One of the things that messed me up at The Source… I started The Source when I was a college student. Granted, I was at Harvard, but I wasn’t there for business or media. I was a government major, and I learned as I moved along. The Source was bootstrapped. I’d take $200 and use that to make the next $200, work up to $600, and use that to make the next newsletter.
We never had capital. I never dealt with banks, loans, investors and private equity funds. One of the biggest mistakes I made was basically betting the farm on the internet in the late ‘90s, when dot-coms first came out. Back in those days, every commercial was dot-com this and dot-com that. Wall Street was throwing hundreds of millions of dollars into dot-coms. I got caught up in the excitement. I had the vision. I saw the internet as a pathway to the hip-hop community, globally and directly. The Source was a part of bringing hip-hop to many countries in the ’90s because we had international distribution. I mortgaged the magazine business to invest in the internet.
Also, I wanted to maintain ownership. That’s something I took a lot of pride in with The Source. I built the company from the ground up and never gave up anything to any outside companies, until I got into the problems with the dot-coms. I took out a big loan. I had people that would have partnered with me, but I was like, I can get this loan and own everything 100 percent.
So, I gambled on myself and the internet, and obviously it was a bad gamble. That’s one of the biggest mistakes, but also one of the ways I’m doing things differently. If I would have had Kendrick Ashton around back then, I’m quite sure I wouldn’t have made those mistakes with the bank loans and the private equity deals that all contributed to the demise of The Source in those last few years.
Zenger: Good luck with Breakbeat. I’m sure you will make it a force to be reckoned with, and I can’t wait to see the finished product. Is there anything else you would like to add?
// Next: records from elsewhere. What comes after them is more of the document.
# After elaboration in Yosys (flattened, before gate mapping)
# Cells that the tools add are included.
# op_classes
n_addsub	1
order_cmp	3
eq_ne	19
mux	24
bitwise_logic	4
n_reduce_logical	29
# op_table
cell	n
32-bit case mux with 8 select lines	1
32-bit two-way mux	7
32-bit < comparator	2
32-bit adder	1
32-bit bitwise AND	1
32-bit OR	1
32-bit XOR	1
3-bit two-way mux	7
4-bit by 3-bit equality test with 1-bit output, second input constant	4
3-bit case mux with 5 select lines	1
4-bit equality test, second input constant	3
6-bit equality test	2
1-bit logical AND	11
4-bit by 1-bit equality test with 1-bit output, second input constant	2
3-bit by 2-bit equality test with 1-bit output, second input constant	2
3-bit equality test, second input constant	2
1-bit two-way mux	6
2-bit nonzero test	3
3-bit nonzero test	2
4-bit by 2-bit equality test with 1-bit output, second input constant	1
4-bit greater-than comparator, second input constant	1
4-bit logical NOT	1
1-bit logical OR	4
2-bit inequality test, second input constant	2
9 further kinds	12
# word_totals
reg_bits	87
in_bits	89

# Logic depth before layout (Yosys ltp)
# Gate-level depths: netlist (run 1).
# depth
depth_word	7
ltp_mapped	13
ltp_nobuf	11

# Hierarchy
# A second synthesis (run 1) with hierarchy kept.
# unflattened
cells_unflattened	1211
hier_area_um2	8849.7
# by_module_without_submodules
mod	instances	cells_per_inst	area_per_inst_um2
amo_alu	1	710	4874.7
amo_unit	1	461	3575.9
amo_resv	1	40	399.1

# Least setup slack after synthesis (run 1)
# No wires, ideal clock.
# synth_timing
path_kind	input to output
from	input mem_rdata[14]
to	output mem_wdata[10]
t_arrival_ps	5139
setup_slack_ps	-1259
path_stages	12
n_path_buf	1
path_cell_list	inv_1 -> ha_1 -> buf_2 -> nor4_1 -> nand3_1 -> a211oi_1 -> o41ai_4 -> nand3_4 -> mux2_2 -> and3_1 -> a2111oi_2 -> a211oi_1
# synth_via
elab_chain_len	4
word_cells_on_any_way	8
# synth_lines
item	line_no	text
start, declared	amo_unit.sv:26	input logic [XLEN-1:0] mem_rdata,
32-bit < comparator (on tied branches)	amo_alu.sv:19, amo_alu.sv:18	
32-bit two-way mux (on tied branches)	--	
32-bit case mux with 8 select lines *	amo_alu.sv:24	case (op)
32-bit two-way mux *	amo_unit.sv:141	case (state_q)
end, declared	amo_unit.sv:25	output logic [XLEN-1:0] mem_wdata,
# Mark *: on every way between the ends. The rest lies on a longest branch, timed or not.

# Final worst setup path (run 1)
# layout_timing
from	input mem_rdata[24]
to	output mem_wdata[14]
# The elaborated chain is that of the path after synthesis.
**config.mk**
```make
export PLATFORM = sky130hd
export DESIGN_NAME = dbg_entry_ctrl
export DESIGN_NICKNAME = d
export VERILOG_FILES = /design/src/rtl/dbg_entry_pkg.sv /design/src/rtl/dbl_fault_det.sv /design/src/rtl/src_pick.sv /design/src/rtl/dbg_entry_ctrl.sv
export SDC_FILE = /design/constraint.sdc
export NUM_CORES = 1
export LEC_CHECK = 0
export BUFFER_PORTS_ARGS = -buffer_cell sky130_fd_sc_hd__buf_4
export CAP_MARGIN = 20
export CORE_MARGIN = 2
export CORE_UTILIZATION = 30
export CTS_CLUSTER_DIAMETER = 200
export DETAILED_ROUTE_END_ITERATION = 12
export HOLD_SLACK_MARGIN = 0.12
export SYNTH_ARGS = -nofsm -noshare
export SYNTH_HDL_FRONTEND = slang
export SYNTH_SLANG_ARGS = --single-unit
```
**constraint.sdc**
```tcl
create_clock -name clk -period 2.8 [get_ports clk]
set_clock_uncertainty 0.1 [all_clocks]
set_input_delay 0.28 -clock clk [delete_from_list [all_inputs] [get_ports clk]]
set_output_delay 0.28 -clock clk [all_outputs]
set_load 0.02 [all_outputs]
```
[config.mk]
export PLATFORM = sky130hd
export DESIGN_NAME = ext_reg_unlock
export DESIGN_NICKNAME = d
export VERILOG_FILES = /design/src/rtl/ext_reg_unlock_pkg.sv /design/src/rtl/unlock_matcher.sv /design/src/rtl/bank_page_ctrl.sv /design/src/rtl/ext_reg_unlock.sv
export SDC_FILE = /design/constraint.sdc
export NUM_CORES = 1
export LEC_CHECK = 0
export BUFFER_PORTS_ARGS = -buffer_cell sky130_fd_sc_hd__buf_2
export CORE_AREA = 2 2 41 59
export CTS_BUF_LIST = sky130_fd_sc_hd__clkbuf_8
export CTS_CLUSTER_SIZE = 10
export DETAILED_ROUTE_END_ITERATION = 16
export DIE_AREA = 0 0 43 61
export PLACE_DENSITY = 0.76
export SKIP_CTS_REPAIR_TIMING = 1
export SLEW_MARGIN = 20
export SYNTH_ARGS = -nofsm -noshare
export SYNTH_HDL_FRONTEND = slang
export SYNTH_HIERARCHICAL = 1
export SYNTH_SLANG_ARGS = --single-unit
export TNS_END_PERCENT = 10
[constraint.sdc]
create_clock -name clk_i -period 2.68 [get_ports clk_i]
set_input_delay 0.402 -clock clk_i [delete_from_list [all_inputs] [get_ports clk_i]]
set_output_delay 0.402 -clock clk_i [all_outputs]
set_load 0.05 [all_outputs]
[src/rtl/ext_reg_unlock_pkg.sv]
package ext_reg_unlock_pkg;
  localparam int unsigned KEY_LEN = 17;
  localparam int unsigned BYTE_W  = 8;
  typedef logic [BYTE_W-1:0] byte_t;

  function automatic byte_t key_byte(input int unsigned idx);
    case (idx)
      0:  return 8'hFF;
      1:  return 8'h00;
      2:  return 8'hFF;
      3:  return 8'h77;
      4:  return 8'hB3;
      5:  return 8'h51;
      6:  return 8'hA8;
      7:  return 8'hD4;
      8:  return 8'h62;
      9:  return 8'h39;
      10: return 8'h9C;
      11: return 8'h46;
      12: return 8'h2B;
      13: return 8'h15;
      14: return 8'h8A;
      15: return 8'hCD;
      16: return 8'hEE;
      default: return '0;
    endcase
  endfunction
endpackage
**src/rtl/vga_tri_pkg.sv**
```systemverilog
package vga_tri_pkg;

    typedef enum logic [1:0] {
        HS_SYNC,
        HS_BACK,
        HS_ACTIVE,
        HS_FRONT
    } hphase_t;

    typedef enum logic [1:0] {
        VS_SYNC,
        VS_BACK,
        VS_ACTIVE,
        VS_TAIL
    } vphase_t;

    typedef enum logic [1:0] {
        FT_IDLE,
        FT_ISSUE,
        FT_GAP
    } fetch_t;

endpackage

```
**src/rtl/vga_tri_hline.sv**
```systemverilog
module vga_tri_hline
    import vga_tri_pkg::*;
#(
    parameter int H_TOTAL     = 2288,
    parameter int HSYNC_LEN   = 275,
    parameter int H_ACT_START = 412,
    parameter int ACT_CLKS    = 1836,
    localparam int HW         = $clog2(H_TOTAL)
) (
    input  logic          clk,
    input  logic          rst_n,
    output logic [HW-1:0] hcnt,
    output hphase_t       hph,
    output logic          line_start,
    output logic          line_end
);

    logic [HW-1:0] hcnt_q, hcnt_d;
    hphase_t       st_q, st_d;

    // next clock count within the line
    always_comb begin
        if (hcnt_q == HW'(H_TOTAL - 1)) hcnt_d = '0;
        else                            hcnt_d = hcnt_q + 1'b1;
    end

    // phase transitions, taken when the next count reaches a boundary
    always_comb begin
        st_d = st_q;
        unique case (st_q)
            HS_SYNC:   if (hcnt_d == HW'(HSYNC_LEN))              st_d = HS_BACK;
            HS_BACK:   if (hcnt_d == HW'(H_ACT_START))            st_d = HS_ACTIVE;
            HS_ACTIVE: if (hcnt_d == HW'(H_ACT_START + ACT_CLKS)) st_d = HS_FRONT;
            HS_FRONT:  if (hcnt_d == '0)                          st_d = HS_SYNC;
            default:                                              st_d = HS_SYNC;
        endcase
    end

    // state register
    always_ff @(posedge clk or negedge rst_n) begin
        if (!rst_n) begin
            st_q   <= HS_SYNC;
            hcnt_q <= '0;
        end else begin
            st_q   <= st_d;
            hcnt_q <= hcnt_d;
        end
    end

    // outputs
    always_comb begin
        hcnt       = hcnt_q;
        hph        = st_q;
        line_start = (hcnt_q == '0);
        line_end   = (hcnt_q == HW'(H_TOTAL - 1));
    end

endmodule

```
**src/rtl/vga_tri_vframe.sv**
```systemverilog
module vga_tri_vframe
    import vga_tri_pkg::*;
#(
    parameter int V_TOTAL     = 525,
    parameter int VSYNC_LEN   = 2,
    parameter int V_ACT_START = 35,
    parameter int ROWS        = 160,
    parameter int LINE_REPEAT = 3,
    parameter int ROW_STRIDE  = 204,
    parameter int ADDR_W      = 16,
    parameter int BASE_ADDR   = 0,
    localparam int VW         = $clog2(V_TOTAL),
    localparam int RW         = $clog2(ROWS + 1),
    localparam int PW         = $clog2(LINE_REPEAT + 1)
) (
    input  logic              clk,
    input  logic              rst_n,
    input  logic              line_end,
    output vphase_t           vph,
    output logic [ADDR_W-1:0] row_base,
    output logic              first_line
);

    logic [VW-1:0]     vcnt_q, vcnt_d;
    logic [RW-1:0]     row_q;
    logic [PW-1:0]     rep_q;
    logic [ADDR_W-1:0] base_q;
    vphase_t           st_q, st_d;
    logic              last_rep, last_row;

    assign last_rep = (rep_q == PW'(LINE_REPEAT - 1));
    assign last_row = (row_q == RW'(ROWS - 1));

    always_comb begin
        vcnt_d = vcnt_q;
        if (line_end) begin
            if (vcnt_q == VW'(V_TOTAL - 1)) vcnt_d = '0;
            else                            vcnt_d = vcnt_q + 1'b1;
        end
    end

    // vertical phase transitions, only at line ends
    always_comb begin
        st_d = st_q;
        unique case (st_q)
            VS_SYNC:   if (line_end && vcnt_d == VW'(VSYNC_LEN))   st_d = VS_BACK;
            VS_BACK:   if (line_end && vcnt_d == VW'(V_ACT_START)) st_d = VS_ACTIVE;
            VS_ACTIVE: if (line_end && last_row && last_rep)
                           st_d = (vcnt_d == '0) ? VS_SYNC : VS_TAIL;
            VS_TAIL:   if (line_end && vcnt_d == '0)               st_d = VS_SYNC;
            default:                                               st_d = VS_SYNC;
        endcase
    end

    // state register
    always_ff @(posedge clk or negedge rst_n) begin
        if (!rst_n) begin
            st_q   <= VS_SYNC;
            vcnt_q <= '0;
        end else begin
            st_q   <= st_d;
            vcnt_q <= vcnt_d;
        end
    end

    // row and repeat sequencing across active lines
    always_ff @(posedge clk or negedge rst_n) begin
        if (!rst_n) begin
            rep_q  <= '0;
            row_q  <= '0;
            base_q <= ADDR_W'(BASE_ADDR);
        end else if (st_q == VS_ACTIVE && line_end) begin
            if (last_rep) begin
                rep_q <= '0;
                if (last_row) begin
                    row_q  <= '0;
                    base_q <= ADDR_W'(BASE_ADDR);
                end else begin
                    row_q  <= row_q + 1'b1;
                    base_q <= base_q + ADDR_W'(ROW_STRIDE);
                end
            end else begin
                rep_q <= rep_q + 1'b1;
            end
        end
    end

    // outputs
    always_comb begin
        vph        = st_q;
        row_base   = base_q;
        first_line = (st_q == VS_ACTIVE) && (row_q == '0) && (rep_q == '0);
    end

endmodule

```
**src/rtl/vga_tri_fetch.sv**
```systemverilog
module vga_tri_fetch
    import vga_tri_pkg::*;
#(
    parameter int PIX_CLKS   = 9,
    parameter int ROW_STRIDE = 204,
    parameter int ADDR_W     = 16,
    localparam int CW        = $clog2(ROW_STRIDE + 1),
    localparam int PHW       = $clog2(PIX_CLKS + 1)
) (
    input  logic              clk,
    input  logic              rst_n,
    input  logic              arm,
    input  logic [ADDR_W-1:0] row_base,
    input  logic [2:0]        rd_bits,
    output logic              rd_en,
    output logic [ADDR_W-1:0] rd_addr,
    output logic [2:0]        pix
);

    fetch_t         st_q, st_d;
    logic [CW-1:0]  col_q;
    logic [PHW-1:0] ph_q;
    logic           cap_q;
    logic [2:0]     pix_q;
    logic           last_col;

    assign last_col = (col_q == CW'(ROW_STRIDE - 1));

    always_comb begin
        st_d = st_q;
        unique case (st_q)
            FT_IDLE:  if (arm) st_d = FT_ISSUE;
            FT_ISSUE: begin
                if (last_col)           st_d = FT_IDLE;
                else if (PIX_CLKS == 1) st_d = FT_ISSUE;
                else                    st_d = FT_GAP;
            end
            FT_GAP:   if (int'(ph_q) == PIX_CLKS - 2) st_d = FT_ISSUE;
            default:  st_d = FT_IDLE;
        endcase
    end

    // state register with column and phase counters
    always_ff @(posedge clk or negedge rst_n) begin
        if (!rst_n) begin
            st_q  <= FT_IDLE;
            col_q <= '0;
            ph_q  <= '0;
        end else begin
            st_q <= st_d;
            if (st_q == FT_ISSUE) col_q <= last_col ? '0 : col_q + 1'b1;
            if (st_q == FT_GAP && st_d == FT_GAP) ph_q <= ph_q + 1'b1;
            else                                  ph_q <= '0;
        end
    end

    // capture the returned byte one clock after the strobe
    always_ff @(posedge clk or negedge rst_n) begin
        if (!rst_n) begin
            cap_q <= 1'b0;
            pix_q <= '0;
        end else begin
            cap_q <= (st_q == FT_ISSUE);
            if (cap_q) pix_q <= rd_bits;
        end
    end

    // outputs
    always_comb begin
        rd_en   = (st_q == FT_ISSUE);
        rd_addr = row_base + ADDR_W'(col_q);
        pix     = pix_q;
    end

endmodule

```
**src/rtl/vga_tripler_scanout.sv**
```systemverilog
module vga_tripler_scanout
    import vga_tri_pkg::*;
#(
    parameter int H_TOTAL     = 2288,
    parameter int HSYNC_LEN   = 275,
    parameter int H_ACT_START = 412,
    parameter int PIX_CLKS    = 9,
    parameter int V_TOTAL     = 525,
    parameter int VSYNC_LEN   = 2,
    parameter int V_ACT_START = 35,
    parameter int ROWS        = 160,
    parameter int LINE_REPEAT = 3,
    parameter int ROW_STRIDE  = 204,
    parameter int ADDR_W      = 16,
    parameter int BASE_ADDR   = 0
) (
    input  logic              clk,
    input  logic              rst_n,
    output logic              fb_rd_en,
    output logic [ADDR_W-1:0] fb_rd_addr,
    input  logic [7:0]        fb_rd_data,
    output logic              hsync_n,
    output logic              vsync_n,
    output logic [2:0]        rgb,
    output logic              frame_start,
    output logic              in_frame
);

    localparam int HW       = $clog2(H_TOTAL);
    localparam int ACT_CLKS = PIX_CLKS * ROW_STRIDE;

    logic [HW-1:0]     hcnt;
    hphase_t           hph;
    vphase_t           vph;
    logic              line_start, line_end, first_line, arm;
    logic [ADDR_W-1:0] row_base;
    logic [2:0]        pix;
    logic              unused_hi_bits;

    assign unused_hi_bits = ^fb_rd_data[7:3];

    vga_tri_hline #(
        .H_TOTAL    (H_TOTAL),
        .HSYNC_LEN  (HSYNC_LEN),
        .H_ACT_START(H_ACT_START),
        .ACT_CLKS   (ACT_CLKS)
    ) u_hline (
        .clk       (clk),
        .rst_n     (rst_n),
        .hcnt      (hcnt),
        .hph       (hph),
        .line_start(line_start),
        .line_end  (line_end)
    );

    vga_tri_vframe #(
        .V_TOTAL    (V_TOTAL),
        .VSYNC_LEN  (VSYNC_LEN),
        .V_ACT_START(V_ACT_START),
        .ROWS       (ROWS),
        .LINE_REPEAT(LINE_REPEAT),
        .ROW_STRIDE (ROW_STRIDE),
        .ADDR_W     (ADDR_W),
        .BASE_ADDR  (BASE_ADDR)
    ) u_vframe (
        .clk       (clk),
        .rst_n     (rst_n),
        .line_end  (line_end),
        .vph       (vph),
        .row_base  (row_base),
        .first_line(first_line)
    );

    // arm three clocks ahead so the first strobe lands two clocks before the pixel
    assign arm = (vph == VS_ACTIVE) && (hcnt == HW'(H_ACT_START - 3));

    vga_tri_fetch #(
        .PIX_CLKS  (PIX_CLKS),
        .ROW_STRIDE(ROW_STRIDE),
        .ADDR_W    (ADDR_W)
    ) u_fetch (
        .clk     (clk),
        .rst_n   (rst_n),
        .arm     (arm),
        .row_base(row_base),
        .rd_bits (fb_rd_data[2:0]),
        .rd_en   (fb_rd_en),
        .rd_addr (fb_rd_addr),
        .pix     (pix)
    );

    // output decode from registered phase state
    always_comb begin
        hsync_n     = (hph != HS_SYNC);
        vsync_n     = (vph != VS_SYNC);
        in_frame    = (vph == VS_ACTIVE);
        frame_start = first_line && line_start;
        rgb         = (hph == HS_ACTIVE && vph == VS_ACTIVE) ? pix : 3'b000;
    end

endmodule

```
**config.mk**
```make
export PLATFORM = sky130hd
export DESIGN_NAME = vga_tripler_scanout
export DESIGN_NICKNAME = d
export VERILOG_FILES = /design/src/rtl/vga_tri_pkg.sv /design/src/rtl/vga_tri_hline.sv /design/src/rtl/vga_tri_vframe.sv /design/src/rtl/vga_tri_fetch.sv /design/src/rtl/vga_tripler_scanout.sv
export SDC_FILE = /design/constraint.sdc
export NUM_CORES = 1
export LEC_CHECK = 0
export BUFFER_PORTS_ARGS = -buffer_cell sky130_fd_sc_hd__buf_2
export CAP_MARGIN = 20
export CORE_UTILIZATION = 50
export CTS_BUF_LIST = sky130_fd_sc_hd__clkbuf_4 sky130_fd_sc_hd__clkbuf_8 sky130_fd_sc_hd__clkbuf_16
export CTS_CLUSTER_SIZE = 8
export DETAILED_ROUTE_END_ITERATION = 6
export GPL_ROUTABILITY_DRIVEN = 0
export PLACE_DENSITY = 0.76
export SLEW_MARGIN = 20
export SYNTH_ARGS = -nofsm -noshare
export SYNTH_HDL_FRONTEND = slang
export SYNTH_SLANG_ARGS = --single-unit
```
**constraint.sdc**
```tcl
create_clock -name clk -period 3 [get_ports clk]
set_input_delay 0.9 -clock clk [delete_from_list [all_inputs] [get_ports clk]]
set_output_delay 0.9 -clock clk [all_outputs]
set_load 0.02 [all_outputs]
```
Mays: I have my “Unsigned Hype’s” of Breakbeat. I have “Don’t Call Me White Girl.” She’s a superstar. She is so funny and so smart. She’s got a strong fan base already. I think she will be a big star. We are going to do the “Funny Marco” podcast. I think he is another incredible talent who has built up a name for himself on social media. We are bringing him into the podcasting world with his own show. These are the younger emerging talents who we are discovering. Then I have the more veteran voices like my show, “The Dave Mays Show,” and Kierna Mayo show, “Culturati,” which is incredible. It’s going to be very different from the other podcast that are out there now.
Then we have these documentary series that we’re doing. They are going to be huge. We’re doing the “Unsigned Hype,” story. It’s an eight-part podcast series. Telling the whole backstory of that column, from Biggie, DMX, Common to Mobb Deep, to Eminem — all the people we discovered. I’m also doing the Larry Hoover story. That will be a 10-part series. His is an amazing story. We have his exclusive rights to tell that through podcast. He and his family have never participated in the telling of the story before. It’s a very relevant story in today’s world and a story that expands generations.
Edited by Matthew B. Hall and Judith Isacoff
CORRECTION: Oct. 12, 2021, 5:54 p.m.
An earlier version of this article incorrectly described Dave Mays as co-founder of The Source. Mays is in fact the sole founder. Zenger regrets this error.